Per ora, i dati su cui possiamo esprimere una valutazione, sono di settore: vengono soprattutto da Federmoda, per cui riguardano un settore del commercio particolarmente sensibile in tema di saldi. Un dato istituzionale confrontabile per il momento non c’è, ma viene già indicato un calo dell’8% rispetto all’andamento dello scorso anno.
Si cerca di giustificare questa flessione con il maltempo, almeno per la prima settimana di saldi, che avrebbe condizionato queste vendite. Una spiegazione che, però, mi convince poco, anzi direi niente. Sono dell’idea che il maltempo avrebbe dovuto incentivare i saldi, non scoraggiarli. Molte famiglie italiane usano spesso trascorrere una giornata di pioggia proprio nei centri commerciali, mentre, se c’è il sole, preferisce andare a fare una passeggiata

Quali potrebbero essere le motivazioni di questo calo delle vendite?
Per noi due sono i fattori chiave. Il primo, è un aumento dei costi del prodotto, e il secondo è la riduzione della capacità di acquisto del cliente, a causa dell’inflazione. Oggi, nella gestione di un bilancio familiare, si è più prudenti. A ciò si aggiunge l’incertezza globale che il cittadino percepisce, il problematico quadro economico globale. Pensiamo solo a quanto il costo dell'energia abbia impatto sul portafoglio delle persone. Anche il consumatore medio, che magari non è attento alle dinamiche internazionali, percepisce tutto ciò con una certa preoccupazione. E quindi è spinto ad avere un’ulteriore prudenza rispetto al passato, quando magari faceva acquisti più liberamente. 
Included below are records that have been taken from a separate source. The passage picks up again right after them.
[config.mk]
export PLATFORM = sky130hd
export DESIGN_NAME = y_dequantizer
export DESIGN_NICKNAME = d
export VERILOG_FILES = /design/src/rtl/jpeg_dequant_pkg.sv /design/src/rtl/jpeg_zigzag_lut.sv /design/src/rtl/y_dequantizer.sv
export SDC_FILE = /design/constraint.sdc
export NUM_CORES = 1
export LEC_CHECK = 0
export ABC_AREA = 1
export CAP_MARGIN = 10
export CORE_MARGIN = 4
export CORE_UTILIZATION = 60
export DETAILED_ROUTE_END_ITERATION = 12
export PLACE_DENSITY_LB_ADDON = 0.1
export SLEW_MARGIN = 20
export SYNTH_ARGS = -nofsm -noshare
export SYNTH_HDL_FRONTEND = slang
export SYNTH_HIERARCHICAL = 1
export SYNTH_SLANG_ARGS = --single-unit
[constraint.sdc]
create_clock -name clk -period 12.95 [get_ports clk]
set_input_delay 2.59 -clock clk [delete_from_list [all_inputs] [get_ports clk]]
set_output_delay 2.59 -clock clk [all_outputs]
set_load 0.02 [all_outputs]
[src/rtl/jpeg_dequant_pkg.sv]
// Shared constants for JPEG luma dequantization: standard Y table, zigzag map, clamp helper.
package jpeg_dequant_pkg;

  localparam int DEF_IN_W  = 11;
  localparam int DEF_OUT_W = 12;
  localparam int DEF_QT_W  = 8;
  localparam int PROD_W    = DEF_IN_W + DEF_QT_W;

  localparam logic signed [PROD_W-1:0] SAT_MAX = PROD_W'((1 <<< (DEF_OUT_W - 1)) - 1);
  localparam logic signed [PROD_W-1:0] SAT_MIN = PROD_W'(-(1 <<< (DEF_OUT_W - 1)));

  // Standard JPEG luminance quantization table, raster order
  localparam logic [7:0] Y_QTABLE [0:63] = '{
    16,  11,  10,  16,  24,  40,  51,  61,
    12,  12,  14,  19,  26,  58,  60,  55,
    14,  13,  16,  24,  40,  57,  69,  56,
    14,  17,  22,  29,  51,  87,  80,  62,
    18,  22,  37,  56,  68, 109, 103,  77,
    24,  35,  55,  64,  81, 104, 113,  92,
    49,  64,  78,  87, 103, 121, 120, 101,
    72,  92,  95,  98, 112, 100, 103,  99
  };

  localparam logic [5:0] ZIGZAG_TO_RASTER [0:63] = '{
     0,  1,  8, 16,  9,  2,  3, 10,
    17, 24, 32, 25, 18, 11,  4,  5,
    12, 19, 26, 33, 40, 48, 41, 34,
    27, 20, 13,  6,  7, 14, 21, 28,
    35, 42, 49, 56, 57, 50, 43, 36,
    29, 22, 15, 23, 30, 37, 44, 51,
    58, 59, 52, 45, 38, 31, 39, 46,
    53, 60, 61, 54, 47, 55, 62, 63
  };

  typedef struct packed {
    logic signed [DEF_OUT_W-1:0] value;
    logic                        sat;
  } sat_result_t;

  function automatic sat_result_t sat_s(input logic signed [PROD_W-1:0] p);
    sat_result_t r;
    r.sat = 1'b1;
    if (p > SAT_MAX) begin
      r.value = {1'b0, {(DEF_OUT_W-1){1'b1}}};
    end else if (p < SAT_MIN) begin
      r.value = {1'b1, {(DEF_OUT_W-1){1'b0}}};
    end else begin
      r.value = p[DEF_OUT_W-1:0];
      r.sat   = 1'b0;
    end
    return r;
  endfunction

endpackage

[src/rtl/jpeg_zigzag_lut.sv]
// Combinational zigzag stream position to raster index lookup.
module jpeg_zigzag_lut
  import jpeg_dequant_pkg::*;
(
  input  logic [5:0] pos,
  output logic [5:0] raster
);

  assign raster = ZIGZAG_TO_RASTER[pos];

endmodule

[src/rtl/y_dequantizer.sv]
// Two-stage streaming luma dequantizer (coef * Q[k], saturated to OUT_W) with 8x8 position tracking.
// Define Y_DEQUANT_ZIGZAG_EN when coefficients arrive in zigzag order instead of raster order.
module y_dequantizer
  import jpeg_dequant_pkg::*;
#(
  parameter int IN_W  = DEF_IN_W,
  parameter int OUT_W = DEF_OUT_W,
  parameter int QT_W  = DEF_QT_W
) (
  input  logic                    clk,
  input  logic                    rst,
  input  logic                    clear,
  input  logic                    in_valid,
  output logic                    in_ready,
  input  logic signed [IN_W-1:0]  in_coef,
  output logic                    out_valid,
  input  logic                    out_ready,
  output logic signed [OUT_W-1:0] out_coef,
  output logic [5:0]              out_idx,
  output logic                    out_last,
  output logic                    out_sat
);

  logic                          adv;
  logic                          accept;
  logic [5:0]                    pos;
  logic [5:0]                    map_idx;
  logic                          s1_valid;
  logic signed [IN_W-1:0]        s1_coef;
  logic [QT_W-1:0]               s1_qt;
  logic [5:0]                    s1_idx;
  logic                          s1_last;
  logic signed [IN_W+QT_W-1:0]   prod;
  sat_result_t                   sat_r;

  assign adv      = ~out_valid | out_ready;
  assign in_ready = adv;
  assign accept   = in_valid & adv & ~clear;

`ifdef Y_DEQUANT_ZIGZAG_EN
  jpeg_zigzag_lut u_zigzag (
    .pos    (pos),
    .raster (map_idx)
  );
`else
  assign map_idx = pos;
`endif

  always_ff @(posedge clk or negedge rst) begin
    if (!rst) begin
      pos <= 6'd0;
    end else if (clear) begin
      pos <= 6'd0;
    end else if (accept) begin
      pos <= pos + 6'd1;
    end
  end

  // Stage 1: capture coefficient with its table entry; last keys on stream position, not raster index
  always_ff @(posedge clk or negedge rst) begin
    if (!rst) begin
      s1_valid <= 1'b0;
      s1_coef  <= '0;
      s1_qt    <= '0;
      s1_idx   <= 6'd0;
      s1_last  <= 1'b0;
    end else if (clear) begin
      s1_valid <= 1'b0;
      s1_coef  <= '0;
      s1_qt    <= '0;
      s1_idx   <= 6'd0;
      s1_last  <= 1'b0;
    end else if (adv) begin
      s1_valid <= in_valid;
      if (in_valid) begin
        s1_coef <= in_coef;
        s1_qt   <= Y_QTABLE[map_idx];
        s1_idx  <= map_idx;
        s1_last <= (pos == 6'd63);
      end
    end
  end

  assign prod  = s1_coef * $signed({1'b0, s1_qt});
  assign sat_r = sat_s(prod);

  always_ff @(posedge clk or negedge rst) begin
    if (!rst) begin
      out_valid <= 1'b0;
      out_coef  <= '0;
      out_idx   <= 6'd0;
      out_last  <= 1'b0;
      out_sat   <= 1'b0;
    end else if (clear) begin
      out_valid <= 1'b0;
      out_coef  <= '0;
      out_idx   <= 6'd0;
      out_last  <= 1'b0;
      out_sat   <= 1'b0;
    end else if (adv) begin
      out_valid <= s1_valid;
      if (s1_valid) begin
        out_coef <= sat_r.value;
        out_idx  <= s1_idx;
        out_last <= s1_last;
        out_sat  <= sat_r.sat;
      end
    end
  end

endmodule

==> results.json <==
{
  "die_y_um": 108.5,
  "cpMaxStageDelayCell": "clkdlybuf4s50_1",
  "max-vdd-ir-drop_uv": 70.48,
  "grtUsageTotal_pct": 24.22,
  "layout_commonest_cell": "nand2_1",
  "synth_top_cell_by_area": "dfrtp_1",
  "maxSlewViolCount": 0,
  "num-nets-final": 981,
  "post-place-ws_ns": 6.548,
  "wl_per_cell_um": 13.46,
  "avgSynthCellArea_um2": 7.111,
  "cts.sink_count": 53,
  "port_buffers": 37,
  "finalSetupTns_ns": 0,
  "start_util_pct": 61.70,
  "worst_hold_slack_ns": 0.4857,
  "drc": 0,
  "worstPathArrival_ns": 3.81,
  "path_cells": "clkdlybuf4s50_1 > nor2_1 > inv_1 > clkdlybuf4s50_1",
  "seq_area_um2": 1326,
  "clock_latency_ns": 0.30,
  "synth_cell_types": 38,
  "cts_resized": 0,
  "multi_input_area_um2": 3810,
  "fin_crit_sh_pct": 49.38,
  "place_congestion": 0.9070,
  "mostFrequentLayoutCells": "nand2_1, inv_1, fa_1, dfrtp_1, ha_1",
  "ios": 38,
  "wl_um": 13360,
  "netlist_area_um2": 6058,
  "gr-total-overflow": 0,
  "yosysWarningCount": 6,
  "antenna_found_initial": 0,
  "die_x_um": 108.5,
  "synth_cells": 852,
  "dr.first_iter.drc_count": 270,
  "synth_top_area_share_pct": 21.89,
  "die_area_um2": 11770,
  "fp-row-count": 36,
  "cts_buffer_depth": 2,
  "cp_data_required_time_ns": 10.36,
  "cts_root_buf": "clkbuf_8",
  "fin_crit_ns": 6.395,
  "cts.clk_slew.worst_paths_ns": 0.10,
  "max_cap_violations": 0,
  "antennaDiodeCount": 0,
  "crit_fanout": 4,
  "rsz0062_at_grt": "false",
  "cts_tree": "yes",
  "cts_setup_buffers": 0,
  "worst_setup_path_start_kind": "primary input",
  "grt_max_degree": 54,
  "totalPowerFinal_uw": 392.3,
  "skew_ns": 0.008874,
  "hold_viol_final": 0,
  "detail-route-antenna-nets": 0,
  "area_growth_pct": 7.703,
  "grt_pass1_wl_um": 23210,
  "first_pass_iters": 5,
  "vias_per_cell": 5.226,
  "synthFlopType": "dfrtp_1",
  "hold_class": "reg2reg",
  "setup_ws_ns": 6.555,
  "path_depth": 4,
  "synth.top_cells.by_area": "dfrtp_1, fa_1, nand2_1",
  "synthesis.nets": 974,
  "cp-end-kind": "output pin",
  "crit_type": "in2out",
  "cts_buffers": 5,
  "layout-drive-gt1-share_pct": 1.860,
  "status": "completed",
  "vias": 5189,
  "timing.fmax_mhz": 156.4,
  "p_leak_uw": 0.003798,
  "crit_buf_inv": 3,
  "dp_hpwl_um": 10830,
  "wl_met3_um": 660,
  "async_flop_share_pct": 100.0,
  "powerDensity_nw_per_um2": 60.13,
  "met2_length_um": 6462,
  "top_layer": "met4",
  "crit_family": "buffers and inverters",
  "yosysSeqAreaShare_pct": 21.89,
  "worst_pin_slew_ns": 0.7443,
  "wl_met1_um": 6159,
  "slowest_delay_ns": 0.62,
  "coreArea_um2": 9819,
  "final_util_pct": 66.45,
  "htree_levels": 2,
  "grt_pass1_vias": 4939,
  "min_path_cells": 2,
  "nFillCells": 935,
  "r2r_cells": 20,
  "synth_edf_count": 0,
  "hold_buffers": 0,
  "ys_seq_elements": 53,
  "crit_path_frequent_cell": "clkdlybuf4s50_1",
  "relSlewSlack_pct": 50.20,
  "setup-violations-final": 0
}
==> state kept, by name (all words and copies together) (netlist names) <==
signal,count
map_idx,6
s1_idx,6
out_valid,1
out_last,1
out_coef,12
s1_coef,11
s1_last,1
s1_valid,1
out_idx,6
out_sat,1
s1_qt,7
==> per-layer routing <==
layer / vias to the layer above / global-route usage, %
met5: - / 0
met4: 0 / 2.976
met3: 8 / 2.627
met2: 122 / 40.03
met1: 2485 / 35.63
li1: 2574 / -
==> cell usage after synthesis, types with 4 or more instances <==
library cell and count:
clkbuf_2 8, fa_1 59, and2_1 4, nand2_1 270, clkbuf_1 23, xnor2_1 4
o22ai_1 12, nor2_1 33, o21ai_0 31, xor2_1 5, o31ai_1 5, ha_1 47
nand3_1 36, inv_1 200, o211ai_1 5, dfrtp_1 53, a21oi_1 23
==> area by class of cell <==
type                       instances  share of cell area (%)
clock buffer                       5                   1.055
clock inverter                     3                  0.4027
inverter                         201                   11.56
multi-input combinational        560                   58.39
sequential                        53                   20.33
tap                              133                   2.550
timing repair buffer              38                   5.714
==> through the flow <==
step	std cells	area, um2
after floorplan	852	6058
after CTS	993	6525
after global placement	985	6430
after detailed placement	985	6430
after global routing	993	6525
final	993	6525
==> where the power goes <==
part	switching, uW	internal (uW)	total (uW)
Sequential	13.5	174	187
Clock	58.3	39.5	97.8
Combinational	66.3	40.8	107
==> tightest hold or removal path: stages, from the launching register on <==
cell and delay (ns):
dfrtp_1 0.35, nand2_1 0.05, nand2_1 0.05
==> kinds of logic after synthesis <==
logic type	share of synthesized area [%]
AND/OR/NAND/NOR	23.63
adder cells (fa/ha/maj)	29.20
AO/OA/AOI/OAI	8.757
XOR/XNOR	1.301
buffers and inverters	15.22
flip-flops	21.89
==> worst paths after layout <==
kind                            slack (ns)                  endpoint                     start
worst min-delay path                  0.49  out_coef[10]$_DFFE_PN0P_  out_coef[10]$_DFFE_PN0P_
max in group asynchronous            10.12    s1_coef[5]$_DFFE_PN0P_                       rst
worst max-delay path                  6.55                  in_ready                 out_ready
worst max register to register        7.73   out_coef[2]$_DFFE_PN0P_      s1_qt[0]$_DFFE_PN0P_
min in group asynchronous             2.39   out_coef[6]$_DFFE_PN0P_                       rst
worst min register to register        0.49  out_coef[10]$_DFFE_PN0P_  out_coef[10]$_DFFE_PN0P_
Power figures use the tool's default switching activity.
[src/rtl/pwm_gen.sv]
// rtl/pwm_gen.sv - LED PWM generator with boundary-shadowed duty and graceful drain.
// Optional macro PWM_FADE_EN: duty_applied steps by one toward duty at each period boundary.
module pwm_gen #(
   parameter int WIDTH = 4
) (
   input  logic             pwm_clk,
   input  logic             reset_n,
   input  logic             enable,
   input  logic [WIDTH-1:0] duty,
   output logic             pwm_out,
   output logic             period_start,
   output logic             busy,
   output logic [WIDTH-1:0] duty_applied
);

   localparam logic [WIDTH-1:0] MAX_CNT = WIDTH'((1 << WIDTH) - 2);

   typedef enum logic [1:0] {
      IDLE  = 2'd0,
      RUN   = 2'd1,
      DRAIN = 2'd2
   } state_t;

   state_t           state_q, state_d;
   logic [WIDTH-1:0] cnt_q, cnt_d;
   logic [WIDTH-1:0] duty_q, duty_d;
   logic             pwm_q, pwm_d;
   logic             ps_q, ps_d;
   logic [WIDTH-1:0] boundary_duty;
   logic [WIDTH-1:0] start_duty;

`ifdef PWM_FADE_EN
   always_comb begin
      boundary_duty = duty_q;
      if (duty > duty_q) begin
         boundary_duty = duty_q + 1'b1;
      end else if (duty < duty_q) begin
         boundary_duty = duty_q - 1'b1;
      end
      start_duty = duty_q;
   end
`else
   always_comb begin
      boundary_duty = duty;
      start_duty    = duty;
   end
`endif

   always_comb begin
      state_d = state_q;
      cnt_d   = cnt_q;
      duty_d  = duty_q;
      ps_d    = 1'b0;
      case (state_q)
         IDLE: begin
            cnt_d = '0;
            if (enable) begin
               state_d = RUN;
               duty_d  = start_duty;
               ps_d    = 1'b1;
            end
         end
         RUN, DRAIN: begin
            // enable is only decisive at the boundary; mid-period it just tracks RUN/DRAIN
            if (cnt_q == MAX_CNT) begin
               cnt_d = '0;
               if (enable) begin
                  state_d = RUN;
                  duty_d  = boundary_duty;
                  ps_d    = 1'b1;
               end else begin
                  state_d = IDLE;
               end
            end else begin
               cnt_d   = cnt_q + 1'b1;
               state_d = enable ? RUN : DRAIN;
            end
         end
         default: begin
            state_d = IDLE;
            cnt_d   = '0;
         end
      endcase
      pwm_d = (state_d != IDLE) && (cnt_d < duty_d);
   end

   always_ff @(posedge pwm_clk or negedge reset_n) begin
      if (!reset_n) begin
         state_q <= IDLE;
         cnt_q   <= '0;
         duty_q  <= '0;
         pwm_q   <= 1'b0;
         ps_q    <= 1'b0;
      end else begin
         state_q <= state_d;
         cnt_q   <= cnt_d;
         duty_q  <= duty_d;
         pwm_q   <= pwm_d;
         ps_q    <= ps_d;
      end
   end

   assign pwm_out      = pwm_q;
   assign period_start = ps_q;
   assign busy         = (state_q != IDLE);
   assign duty_applied = duty_q;

endmodule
Lo scorso anno com’era andata?
I dati dello scorso anno sono, per così dire, falsati. Si usciva dalla pandemia: le persone, non uscendo di casa, hanno accumulato risparmi. Si aveva qualche soldino in più da spendere, e c'era la necessità di ritornare alla vita di sempre.

I saldi invernali non sono ancora terminati, ma possiamo già abbozzare una previsione su come si concluderanno?
Rispetto all’anno scorso, potremo assistere a una flessione delle vendite. Anche perché la politica anti inflazione, che pure è stata fatta, non ha portato a una riduzione del prezzo. Al contrario, ha aumentato il costo di produzione, che ha inciso sul prezzo finale.